(TASK TO CARRY OUT): Please retype, unchanged, each line from the top of the material below through the line where "CKPT_W (checkpoint id)." appears.

━━━━━━

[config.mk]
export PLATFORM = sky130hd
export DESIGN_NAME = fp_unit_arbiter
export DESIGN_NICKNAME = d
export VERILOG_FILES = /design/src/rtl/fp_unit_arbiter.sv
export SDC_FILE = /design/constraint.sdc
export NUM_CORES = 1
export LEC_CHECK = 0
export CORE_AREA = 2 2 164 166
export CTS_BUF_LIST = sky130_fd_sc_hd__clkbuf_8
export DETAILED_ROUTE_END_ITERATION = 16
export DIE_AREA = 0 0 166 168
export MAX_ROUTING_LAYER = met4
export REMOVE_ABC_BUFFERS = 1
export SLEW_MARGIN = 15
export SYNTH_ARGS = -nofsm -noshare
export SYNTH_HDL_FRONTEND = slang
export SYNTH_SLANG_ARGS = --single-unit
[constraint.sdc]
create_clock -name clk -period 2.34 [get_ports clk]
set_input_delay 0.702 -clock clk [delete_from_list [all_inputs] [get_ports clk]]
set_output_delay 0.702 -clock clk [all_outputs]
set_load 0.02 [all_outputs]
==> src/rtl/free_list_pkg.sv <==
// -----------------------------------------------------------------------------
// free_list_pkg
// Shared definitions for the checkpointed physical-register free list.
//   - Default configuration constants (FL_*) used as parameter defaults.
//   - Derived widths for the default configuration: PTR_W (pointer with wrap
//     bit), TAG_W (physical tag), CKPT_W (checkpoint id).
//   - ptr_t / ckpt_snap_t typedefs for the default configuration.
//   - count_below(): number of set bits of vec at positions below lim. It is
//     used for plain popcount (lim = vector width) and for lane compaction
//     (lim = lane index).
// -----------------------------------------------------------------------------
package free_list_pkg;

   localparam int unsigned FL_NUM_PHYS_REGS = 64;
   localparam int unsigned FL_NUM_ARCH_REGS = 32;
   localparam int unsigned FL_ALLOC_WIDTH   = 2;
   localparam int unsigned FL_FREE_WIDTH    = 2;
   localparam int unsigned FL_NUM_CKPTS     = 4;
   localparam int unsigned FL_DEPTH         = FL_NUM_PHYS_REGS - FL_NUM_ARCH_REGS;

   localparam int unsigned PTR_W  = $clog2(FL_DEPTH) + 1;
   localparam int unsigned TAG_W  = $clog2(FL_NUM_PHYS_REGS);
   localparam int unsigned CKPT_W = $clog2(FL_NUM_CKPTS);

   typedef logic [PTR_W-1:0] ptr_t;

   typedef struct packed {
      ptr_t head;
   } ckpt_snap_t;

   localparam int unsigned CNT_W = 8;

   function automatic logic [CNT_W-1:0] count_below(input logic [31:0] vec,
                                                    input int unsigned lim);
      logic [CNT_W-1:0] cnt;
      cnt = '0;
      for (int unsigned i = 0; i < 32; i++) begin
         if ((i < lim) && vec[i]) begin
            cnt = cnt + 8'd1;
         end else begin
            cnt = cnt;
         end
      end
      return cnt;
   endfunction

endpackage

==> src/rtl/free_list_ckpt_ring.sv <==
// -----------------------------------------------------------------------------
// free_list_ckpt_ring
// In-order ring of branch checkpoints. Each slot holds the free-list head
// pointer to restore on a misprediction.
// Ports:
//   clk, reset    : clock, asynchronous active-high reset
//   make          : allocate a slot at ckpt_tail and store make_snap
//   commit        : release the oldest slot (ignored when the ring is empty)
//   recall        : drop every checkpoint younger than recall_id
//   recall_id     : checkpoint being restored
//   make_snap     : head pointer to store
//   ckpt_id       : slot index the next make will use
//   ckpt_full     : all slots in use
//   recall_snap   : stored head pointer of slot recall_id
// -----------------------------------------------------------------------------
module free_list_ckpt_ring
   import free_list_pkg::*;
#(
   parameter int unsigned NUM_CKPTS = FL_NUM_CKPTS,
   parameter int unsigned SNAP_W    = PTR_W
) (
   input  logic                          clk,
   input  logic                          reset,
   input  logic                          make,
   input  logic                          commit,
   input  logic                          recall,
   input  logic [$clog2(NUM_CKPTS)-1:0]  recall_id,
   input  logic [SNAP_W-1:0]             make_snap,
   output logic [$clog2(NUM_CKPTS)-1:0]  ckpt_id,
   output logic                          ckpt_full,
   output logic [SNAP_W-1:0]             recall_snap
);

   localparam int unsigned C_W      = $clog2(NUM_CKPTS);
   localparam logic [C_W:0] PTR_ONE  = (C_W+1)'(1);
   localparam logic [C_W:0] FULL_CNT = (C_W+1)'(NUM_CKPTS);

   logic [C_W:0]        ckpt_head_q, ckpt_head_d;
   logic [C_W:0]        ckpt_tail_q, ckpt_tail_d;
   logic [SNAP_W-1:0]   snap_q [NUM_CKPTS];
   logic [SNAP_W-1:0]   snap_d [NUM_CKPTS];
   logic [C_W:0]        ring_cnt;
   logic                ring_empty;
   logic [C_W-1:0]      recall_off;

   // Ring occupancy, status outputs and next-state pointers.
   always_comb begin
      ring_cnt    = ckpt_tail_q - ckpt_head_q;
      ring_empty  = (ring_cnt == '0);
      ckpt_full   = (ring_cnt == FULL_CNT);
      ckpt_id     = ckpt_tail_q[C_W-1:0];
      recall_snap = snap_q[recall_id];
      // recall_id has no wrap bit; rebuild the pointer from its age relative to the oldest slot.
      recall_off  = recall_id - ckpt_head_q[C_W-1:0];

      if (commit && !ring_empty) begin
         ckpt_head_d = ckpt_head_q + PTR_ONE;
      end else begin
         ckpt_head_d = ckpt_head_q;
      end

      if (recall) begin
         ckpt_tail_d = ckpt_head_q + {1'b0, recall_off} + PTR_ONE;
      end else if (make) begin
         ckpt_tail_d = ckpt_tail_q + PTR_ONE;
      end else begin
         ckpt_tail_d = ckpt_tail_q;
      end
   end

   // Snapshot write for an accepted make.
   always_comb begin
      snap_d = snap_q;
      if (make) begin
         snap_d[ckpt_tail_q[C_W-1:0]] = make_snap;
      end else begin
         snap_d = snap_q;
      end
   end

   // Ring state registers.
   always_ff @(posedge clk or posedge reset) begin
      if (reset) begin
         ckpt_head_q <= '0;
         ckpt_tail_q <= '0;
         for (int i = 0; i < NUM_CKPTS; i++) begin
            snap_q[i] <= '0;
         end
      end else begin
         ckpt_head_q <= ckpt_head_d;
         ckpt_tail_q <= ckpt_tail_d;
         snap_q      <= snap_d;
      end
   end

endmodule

━━━━━━

(WRITTEN SOLUTION):
[config.mk]
export PLATFORM = sky130hd
export DESIGN_NAME = fp_unit_arbiter
export DESIGN_NICKNAME = d
export VERILOG_FILES = /design/src/rtl/fp_unit_arbiter.sv
export SDC_FILE = /design/constraint.sdc
export NUM_CORES = 1
export LEC_CHECK = 0
export CORE_AREA = 2 2 164 166
export CTS_BUF_LIST = sky130_fd_sc_hd__clkbuf_8
export DETAILED_ROUTE_END_ITERATION = 16
export DIE_AREA = 0 0 166 168
export MAX_ROUTING_LAYER = met4
export REMOVE_ABC_BUFFERS = 1
export SLEW_MARGIN = 15
export SYNTH_ARGS = -nofsm -noshare
export SYNTH_HDL_FRONTEND = slang
export SYNTH_SLANG_ARGS = --single-unit
[constraint.sdc]
create_clock -name clk -period 2.34 [get_ports clk]
set_input_delay 0.702 -clock clk [delete_from_list [all_inputs] [get_ports clk]]
set_output_delay 0.702 -clock clk [all_outputs]
set_load 0.02 [all_outputs]
==> src/rtl/free_list_pkg.sv <==
// -----------------------------------------------------------------------------
// free_list_pkg
// Shared definitions for the checkpointed physical-register free list.
//   - Default configuration constants (FL_*) used as parameter defaults.
//   - Derived widths for the default configuration: PTR_W (pointer with wrap
//     bit), TAG_W (physical tag), CKPT_W (checkpoint id).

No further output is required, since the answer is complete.